But Wechsler and Western Geophysical are not on point. Wechsler held that the Court could decide breach of contract claims (as to which the relevant defendants had waived their jury rights) before deciding the fraudulent conveyance claims (as to which defendants did have a jury right) because the legal and equitable claims did not share an underlying factual basis. Wechsler, 285 F.Supp.2d at 348. Here, as discussed above, the Trustee argues that the jury waiver can be extended from the contract claims to the fraudulent convey-*64anee claims because the claims share exactly the same genesis. Similarly, the legal counterclaim in Western Geophysical, for which the defendants demanded a jury trial, was added three and a half years after the suit was initially brought, one month after a pre-trial conference and after the parties had conducted extensive discovery. W. Geophysical Co., 440 F.2d at 771-72. There is no basis in this case for not following the principles of Beacon Theatres and Dairy Queen and providing for trial by jury of the legal claims before the equitable claims are determined.

In conclusion, at the present stage of the case, EIF’s rights with respect to some of the claims against it, and the right of the Defendants other than EIF to a trial by jury cannot be reconciled with the Trustee’s motion to consolidate the preliminary injunction hearing with the final hearing in this case. Accordingly, the Trustee’s motion to consolidate the preliminary hearing with the final hearing is denied at this time. Since that motion is denied, and since no motion directly relating to EIF’s jury demand is before the Court, there is no need for a final determination as to whether EIF’s jury waiver can be construed to extend beyond contract claims. Moreover, it is obvious that nothing stated herein would affect the right of any party to make an appropriate motion for summary judgment. The Trustee adverts to such a motion as a further reason to deny a jury trial, but there is no such connection, and summary judgment does not abridge the right to trial by jury. See 10A Wright, Miller & Kane, Federal Practice and Procedure § 2714, at 247-52 (1998).

III. The Trustee’s Motion to Amend the Complaint to Add Certain Defendants

The Trustee has further moved to add three new defendants as parties: AMNF because it holds proceeds from the Non-Escrow E*Trade Stock; and AF (formerly known as Empyrean Investment Fund, LP) and EFLP, to the extent the latter are separate entities from Ash Fund LP (formerly known as Empyrean Fund, LP) because both funds may have held Non-Escrow E*Trade Stock proceeds. The Defendants respond that the Trustee waited too long to file the motion to add AMNF and has not demonstrated any legally cognizable basis for adding AF and EFLP.

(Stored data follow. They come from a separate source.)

`config.mk`:
```
export PLATFORM = sky130hd
export DESIGN_NAME = sysid_verify_ctrl_flat
export DESIGN_NICKNAME = d
export VERILOG_FILES = /design/src/rtl/sysid_verify_pkg.sv /design/src/rtl/sysid_verify_ctrl_if.sv /design/src/rtl/sysid_verify_ctrl.sv /design/src/flat_wrapper.sv
export SDC_FILE = /design/constraint.sdc
export NUM_CORES = 1
export LEC_CHECK = 0
export CAP_MARGIN = 10
export CORE_ASPECT_RATIO = 1.75
export CORE_MARGIN = 1
export CORE_UTILIZATION = 49
export CTS_BUF_LIST = sky130_fd_sc_hd__clkbuf_8
export DETAILED_ROUTE_END_ITERATION = 10
export PLACE_DENSITY_LB_ADDON = 0.05
export SYNTH_ARGS = -nofsm -noshare
export SYNTH_HDL_FRONTEND = slang
export SYNTH_SLANG_ARGS = --single-unit
```
`constraint.sdc`:
```
create_clock -name clock -period 2.5 [get_ports clock]
set_input_delay 0.25 -clock clock [delete_from_list [all_inputs] [get_ports clock]]
set_output_delay 0.25 -clock clock [all_outputs]
set_load 0.005 [all_outputs]
```
**src/rtl/stq_pkg.sv**
```systemverilog
// Shared store-queue types: drain FSM states, entry layout, size codes.
// Entry field widths here set the default address/data widths of the STQ.
package stq_pkg;

    localparam int STQ_ADDR_W = 32;
    localparam int STQ_DATA_W = 32;

    localparam logic [1:0] SIZE_B = 2'd0;
    localparam logic [1:0] SIZE_H = 2'd1;
    localparam logic [1:0] SIZE_W = 2'd2;

    typedef enum logic {
        DRAIN_EMPTY,
        DRAIN_FULL
    } drain_state_e;

    typedef struct packed {
        logic [STQ_ADDR_W-1:0] addr;
        logic [STQ_DATA_W-1:0] data;
        logic [1:0]            size;
    } stq_entry_t;

endpackage

```
**src/rtl/stq_commit_drain.sv**
```systemverilog
// In-order STQ drain: reads committed entries at the head, issues them to
// the D-cache write port and returns each freed index to the allocator.
module stq_commit_drain
    import stq_pkg::*;
#(
    parameter int DEPTH      = 16,
    parameter int INDEX      = 4,
    parameter int ADDR_WIDTH = STQ_ADDR_W,
    parameter int DATA_WIDTH = STQ_DATA_W
) (
    input  logic                  clk,
    input  logic                  reset,
    input  logic [1:0]            commitCnt_i,
    output logic [INDEX-1:0]      stqRdAddr_o,
    input  logic [ADDR_WIDTH-1:0] stqAddr_i,
    input  logic [DATA_WIDTH-1:0] stqData_i,
    input  logic [1:0]            stqSize_i,
    output logic                  dcWrValid_o,
    output logic [ADDR_WIDTH-1:0] dcWrAddr_o,
    output logic [DATA_WIDTH-1:0] dcWrData_o,
    output logic [1:0]            dcWrSize_o,
    input  logic                  dcWrReady_i,
    output logic                  stqFreeValid_o,
    output logic [INDEX-1:0]      stqFreeIdx_o,
    output logic [INDEX:0]        pendingCnt_o,
    output logic                  drainEmpty_o,
    output logic                  commitOvf_o
);

    drain_state_e     state_q;
    drain_state_e     state_d;
    logic [INDEX-1:0] head_q;
    logic [INDEX:0]   pend_q;
    stq_entry_t       out_q;
    logic [INDEX-1:0] idx_q;
    logic             free_valid_q;
    logic [INDEX-1:0] free_idx_q;
    logic             ovf_q;

    logic             load;
    logic             xfer;
    logic [INDEX+1:0] pend_sum;
    logic             pend_ovf;

    always_comb begin
        state_d = state_q;
        load    = 1'b0;
        xfer    = 1'b0;
        unique case (state_q)
            DRAIN_EMPTY: begin
                if (pend_q != '0) begin
                    load    = 1'b1;
                    state_d = DRAIN_FULL;
                end
            end
            DRAIN_FULL: begin
                if (dcWrReady_i) begin
                    xfer    = 1'b1;
                    load    = (pend_q != '0);
                    state_d = load ? DRAIN_FULL : DRAIN_EMPTY;
                end
            end
            default: state_d = DRAIN_EMPTY;
        endcase
    end

    // One extra bit so a commit beyond DEPTH is visible before saturating.
    assign pend_sum = {1'b0, pend_q}
                    + (INDEX+2)'(commitCnt_i)
                    - (INDEX+2)'(load);
    assign pend_ovf = pend_sum > (INDEX+2)'(DEPTH);

    always_ff @(posedge clk) begin
        if (reset) begin
            state_q <= DRAIN_EMPTY;
        end else begin
            state_q <= state_d;
        end
    end

    always_ff @(posedge clk) begin
        if (reset) begin
            head_q       <= '0;
            pend_q       <= '0;
            out_q        <= '0;
            idx_q        <= '0;
            free_valid_q <= 1'b0;
            free_idx_q   <= '0;
            ovf_q        <= 1'b0;
        end else begin
            if (load) begin
                out_q.addr <= stqAddr_i;
                out_q.data <= stqData_i;
                out_q.size <= stqSize_i;
                idx_q      <= head_q;
                head_q     <= head_q + 1'b1;
            end
            pend_q       <= pend_ovf ? (INDEX+1)'(DEPTH)
                                     : pend_sum[INDEX:0];
            ovf_q        <= ovf_q | pend_ovf;
            free_valid_q <= xfer;
            if (xfer) begin
                free_idx_q <= idx_q;
            end
        end
    end

    assign stqRdAddr_o    = head_q;
    assign dcWrValid_o    = (state_q == DRAIN_FULL);
    assign dcWrAddr_o     = out_q.addr;
    assign dcWrData_o     = out_q.data;
    assign dcWrSize_o     = out_q.size;
    assign stqFreeValid_o = free_valid_q;
    assign stqFreeIdx_o   = free_idx_q;
    assign pendingCnt_o   = pend_q;
    assign drainEmpty_o   = (pend_q == '0) && (state_q == DRAIN_EMPTY);
    assign commitOvf_o    = ovf_q;

endmodule
```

Rule 21 governs amendments seeking to add parties and permits joinder “at any stage of the action and on such terms as are just.” Fed.R.Civ.P. 21; Banco Cent. Del Paraguay v. Paraguay Humanitarian Found., Inc., 2003 WL 21543543, at *2 (S.D.N.Y. July 8, 2003). Courts have held that Rule 21 should be construed with the “same standard of liberality afforded to motions to amend pleadings under Rule 15.” Rissman v. City of New York, 2001 WL 1398655, at *1 (Nov. 9, 2001). Under Rule 15(a), leave to amend a pleading “shall be freely given when justice so requires.” 28

The Second Circuit has held that a “motion to amend should be denied only for such reasons as undue delay, bad faith, futility of the amendment, and perhaps most important, the resulting prejudice to the opposing party.” Richardson Greenshields Sec., Inc. v. Lau, 825 F.2d 647, 653 n. 6 (2d Cir.1987). Courts have *65interpreted those exceptions narrowly. Bad faith cannot be established by conclusory assertions that the proposed amendments are part of a strategy to delay a case. Banco Cent. Del Paraguay, 2003 WL 21543543, at *4. An amendment is not futile when the proponent has “at least colorable grounds for relief.” Ryder Energy Distrib. Corp. v. Merrill Lynch Commodities Inc., 748 F.2d 774, 783 (2d Cir. 1984). The addition of a new party or claim results in undue prejudice only when the addition 1) requires the expenditure of significant additional resources to conduct discovery and prepare for trial; 2) significantly delays the resolution of the dispute; or 3) prevents the plaintiff from bringing a timely action in another jurisdiction. Block v. First Blood Assocs., 988 F.2d 344, 350 (2d Cir.1993). Finally, a court should not deny the right to amend on grounds of mere delay absent a showing of bad faith or undue prejudice. Richardson Greenshields Sec., Inc., 825 F.2d at 653 n. 6, citing State Teachers Ret. Bd. v. Fluor Corp., 654 F.2d 843, 856 (2d Cir.1981).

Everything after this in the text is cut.